Requirement:
Go through the entries and count the lines with the string "signed" in them. Give only that number.

[Records from a collection]
## src/rtl/lr_pkg.sv

```systemverilog
// Package for the line rasterizer: coordinate widths, payload types and codes.
// No dependencies; every other file in rtl/ uses it.
package lr_pkg;

  localparam int COORD_BITS = 16;
  localparam int SPAN_BITS  = COORD_BITS + 1;
  localparam int ERR_BITS   = COORD_BITS + 3;

  typedef logic signed [COORD_BITS-1:0] coord_t;
  typedef logic signed [SPAN_BITS-1:0]  span_t;
  typedef logic        [COORD_BITS-1:0] len_t;
  typedef logic signed [ERR_BITS-1:0]   err_t;

  typedef enum logic [0:0] {
    OP_START   = 1'b0,
    OP_ADVANCE = 1'b1
  } op_t;

  typedef enum logic [1:0] {
    ST_PIXEL  = 2'd0,
    ST_REJECT = 2'd1,
    ST_IDLE   = 2'd2
  } status_t;

endpackage

```

## src/rtl/lr_ifs.sv

```systemverilog
// Valid/ready channel interfaces for the line rasterizer: command in, pixel out.
// Depends on lr_pkg for the payload types.
interface lr_cmd_if;
  logic              valid;
  logic              ready;
  lr_pkg::op_t       operation;
  lr_pkg::coord_t    x_start;
  lr_pkg::coord_t    y_start;
  lr_pkg::coord_t    x_end;
  lr_pkg::coord_t    y_end;

  modport source (output valid, operation, x_start, y_start, x_end, y_end, input ready);
  modport sink   (input valid, operation, x_start, y_start, x_end, y_end, output ready);
endinterface

interface lr_pixel_if;
  logic              valid;
  logic              ready;
  lr_pkg::coord_t    point_x;
  lr_pkg::coord_t    point_y;
  lr_pkg::status_t   status;
  logic              last_point;

  modport source (output valid, point_x, point_y, status, last_point, input ready);
  modport sink   (input valid, point_x, point_y, status, last_point, output ready);
endinterface

```

## src/rtl/line_rasterizer_core.sv

```systemverilog
// Line rasterizer top level: start/advance commands in, one pixel transaction out per command.
// Depends on lr_pkg and the channel interfaces in lr_ifs.sv.
//
//   channel  dir  payload
//   cmd      in   operation, x_start, y_start, x_end, y_end
//   pixel    out  point_x, point_y, status, last_point
//
// Every command is answered in the cycle after its transaction, and one command per cycle is
// sustained while the pixel output is not stalled. The rounding error is kept as a running term
// updated by one add and compare per pixel. A stalled pixel output holds its register and
// blocks the command side. Reset is synchronous and leaves no line active.
module line_rasterizer_core (
  input logic       clk,
  input logic       rst,
  lr_cmd_if.sink    cmd,
  lr_pixel_if.source pixel
);
  import lr_pkg::*;

  logic    active, active_next;
  logic    steep, steep_next;
  coord_t  cur_x, cur_x_next, cur_y, cur_y_next;
  coord_t  tgt_x, tgt_x_next, tgt_y, tgt_y_next;
  span_t   span_x, span_x_next, span_y, span_y_next;
  len_t    major, major_next;
  len_t    idx, idx_next;
  err_t    err, err_next;

  logic    out_valid;
  coord_t  res_x, res_x_next, res_y, res_y_next;
  status_t res_status, res_status_next;
  logic    res_last, res_last_next;

  logic    accept;
  span_t   in_span_x, in_span_y, minor_span;
  len_t    abs_x, abs_y;
  err_t    e, e_mag;
  logic    minor_step;
  coord_t  step_x, step_y;

  assign cmd.ready = !out_valid || pixel.ready;
  assign accept    = cmd.valid && cmd.ready;

  assign in_span_x = span_t'(cmd.x_end) - span_t'(cmd.x_start);
  assign in_span_y = span_t'(cmd.y_end) - span_t'(cmd.y_start);
  assign abs_x     = len_t'(in_span_x[SPAN_BITS-1] ? -in_span_x : in_span_x);
  assign abs_y     = len_t'(in_span_y[SPAN_BITS-1] ? -in_span_y : in_span_y);

  assign minor_span = steep ? span_x : span_y;
  assign e          = err + err_t'(minor_span);
  assign e_mag      = e[ERR_BITS-1] ? -e : e;
  assign minor_step = {e_mag, 1'b0} >= (ERR_BITS+1)'(major);
  assign step_x     = span_x[SPAN_BITS-1] ? cur_x - coord_t'(1) : cur_x + coord_t'(1);
  assign step_y     = span_y[SPAN_BITS-1] ? cur_y - coord_t'(1) : cur_y + coord_t'(1);

  always_comb begin
    active_next     = active;
    steep_next      = steep;
    cur_x_next      = cur_x;
    cur_y_next      = cur_y;
    tgt_x_next      = tgt_x;
    tgt_y_next      = tgt_y;
    span_x_next     = span_x;
    span_y_next     = span_y;
    major_next      = major;
    idx_next        = idx;
    err_next        = err;
    res_x_next      = '0;
    res_y_next      = '0;
    res_status_next = ST_PIXEL;
    res_last_next   = 1'b0;
    unique case (cmd.operation)
      OP_START: begin
        if (cmd.x_start == cmd.x_end && cmd.y_start == cmd.y_end) begin
          active_next     = 1'b0;
          res_status_next = ST_REJECT;
        end else begin
          active_next = 1'b1;
          steep_next  = abs_y > abs_x;
          major_next  = (abs_y > abs_x) ? abs_y : abs_x;
          cur_x_next  = cmd.x_start;
          cur_y_next  = cmd.y_start;
          tgt_x_next  = cmd.x_end;
          tgt_y_next  = cmd.y_end;
          span_x_next = in_span_x;
          span_y_next = in_span_y;
          idx_next    = '0;
          err_next    = '0;
          res_x_next  = cmd.x_start;
          res_y_next  = cmd.y_start;
        end
      end
      OP_ADVANCE: begin
        if (!active) begin
          res_status_next = ST_IDLE;
        end else if (idx + len_t'(1) >= major) begin
          active_next   = 1'b0;
          idx_next      = idx + len_t'(1);
          cur_x_next    = tgt_x;
          cur_y_next    = tgt_y;
          res_x_next    = tgt_x;
          res_y_next    = tgt_y;
          res_last_next = 1'b1;
        end else begin
          idx_next = idx + len_t'(1);
          if (minor_step) begin
            err_next = minor_span[SPAN_BITS-1] ? e + err_t'(major) : e - err_t'(major);
          end else begin
            err_next = e;
          end
          if (steep) begin
            cur_y_next = step_y;
            cur_x_next = minor_step ? step_x : cur_x;
          end else begin
            cur_x_next = step_x;
            cur_y_next = minor_step ? step_y : cur_y;
          end
          res_x_next = steep ? (minor_step ? step_x : cur_x) : step_x;
          res_y_next = steep ? step_y : (minor_step ? step_y : cur_y);
        end
      end
      default: begin
        res_status_next = ST_IDLE;
      end
    endcase
  end

  always_ff @(posedge clk) begin
    if (rst) begin
      active    <= 1'b0;
      out_valid <= 1'b0;
    end else begin
      if (accept) begin
        active    <= active_next;
        out_valid <= 1'b1;
      end else if (pixel.ready) begin
        out_valid <= 1'b0;
      end
    end
  end

  always_ff @(posedge clk) begin
    if (accept) begin
      steep      <= steep_next;
      cur_x      <= cur_x_next;
      cur_y      <= cur_y_next;
      tgt_x      <= tgt_x_next;
      tgt_y      <= tgt_y_next;
      span_x     <= span_x_next;
      span_y     <= span_y_next;
      major      <= major_next;
      idx        <= idx_next;
      err        <= err_next;
      res_x      <= res_x_next;
      res_y      <= res_y_next;
      res_status <= res_status_next;
      res_last   <= res_last_next;
    end
  end

  assign pixel.valid      = out_valid;
  assign pixel.point_x    = res_x;
  assign pixel.point_y    = res_y;
  assign pixel.status     = res_status;
  assign pixel.last_point = res_last;

endmodule

```

## src/flat_wrapper.sv

```systemverilog
// flat-port wrapper written by rule: the top's interface ports become plain ports
module line_rasterizer_core_flat import lr_pkg::*;
  (clk, rst, cmd_valid, cmd_operation, cmd_x_start, cmd_y_start, cmd_x_end, cmd_y_end, cmd_ready, pixel_valid, pixel_point_x, pixel_point_y, pixel_status, pixel_last_point, pixel_ready);
  lr_cmd_if cmd_i ();
  lr_pixel_if pixel_i ();
  input logic clk;
  input logic rst;
  input wire logic [$bits(cmd_i.valid)-1:0] cmd_valid;
  input wire logic [$bits(cmd_i.operation)-1:0] cmd_operation;
  input wire logic [$bits(cmd_i.x_start)-1:0] cmd_x_start;
  input wire logic [$bits(cmd_i.y_start)-1:0] cmd_y_start;
  input wire logic [$bits(cmd_i.x_end)-1:0] cmd_x_end;
  input wire logic [$bits(cmd_i.y_end)-1:0] cmd_y_end;
  output wire logic [$bits(cmd_i.ready)-1:0] cmd_ready;
  output wire logic [$bits(pixel_i.valid)-1:0] pixel_valid;
  output wire logic [$bits(pixel_i.point_x)-1:0] pixel_point_x;
  output wire logic [$bits(pixel_i.point_y)-1:0] pixel_point_y;
  output wire logic [$bits(pixel_i.status)-1:0] pixel_status;
  output wire logic [$bits(pixel_i.last_point)-1:0] pixel_last_point;
  input wire logic [$bits(pixel_i.ready)-1:0] pixel_ready;
  assign cmd_i.valid = cmd_valid;
  assign cmd_i.operation = cmd_operation;
  assign cmd_i.x_start = cmd_x_start;
  assign cmd_i.y_start = cmd_y_start;
  assign cmd_i.x_end = cmd_x_end;
  assign cmd_i.y_end = cmd_y_end;
  assign cmd_ready = cmd_i.ready;
  assign pixel_valid = pixel_i.valid;
  assign pixel_point_x = pixel_i.point_x;
  assign pixel_point_y = pixel_i.point_y;
  assign pixel_status = pixel_i.status;
  assign pixel_last_point = pixel_i.last_point;
  assign pixel_i.ready = pixel_ready;
  line_rasterizer_core u_core (.clk(clk), .rst(rst), .cmd(cmd_i), .pixel(pixel_i));
endmodule
```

Answer:
3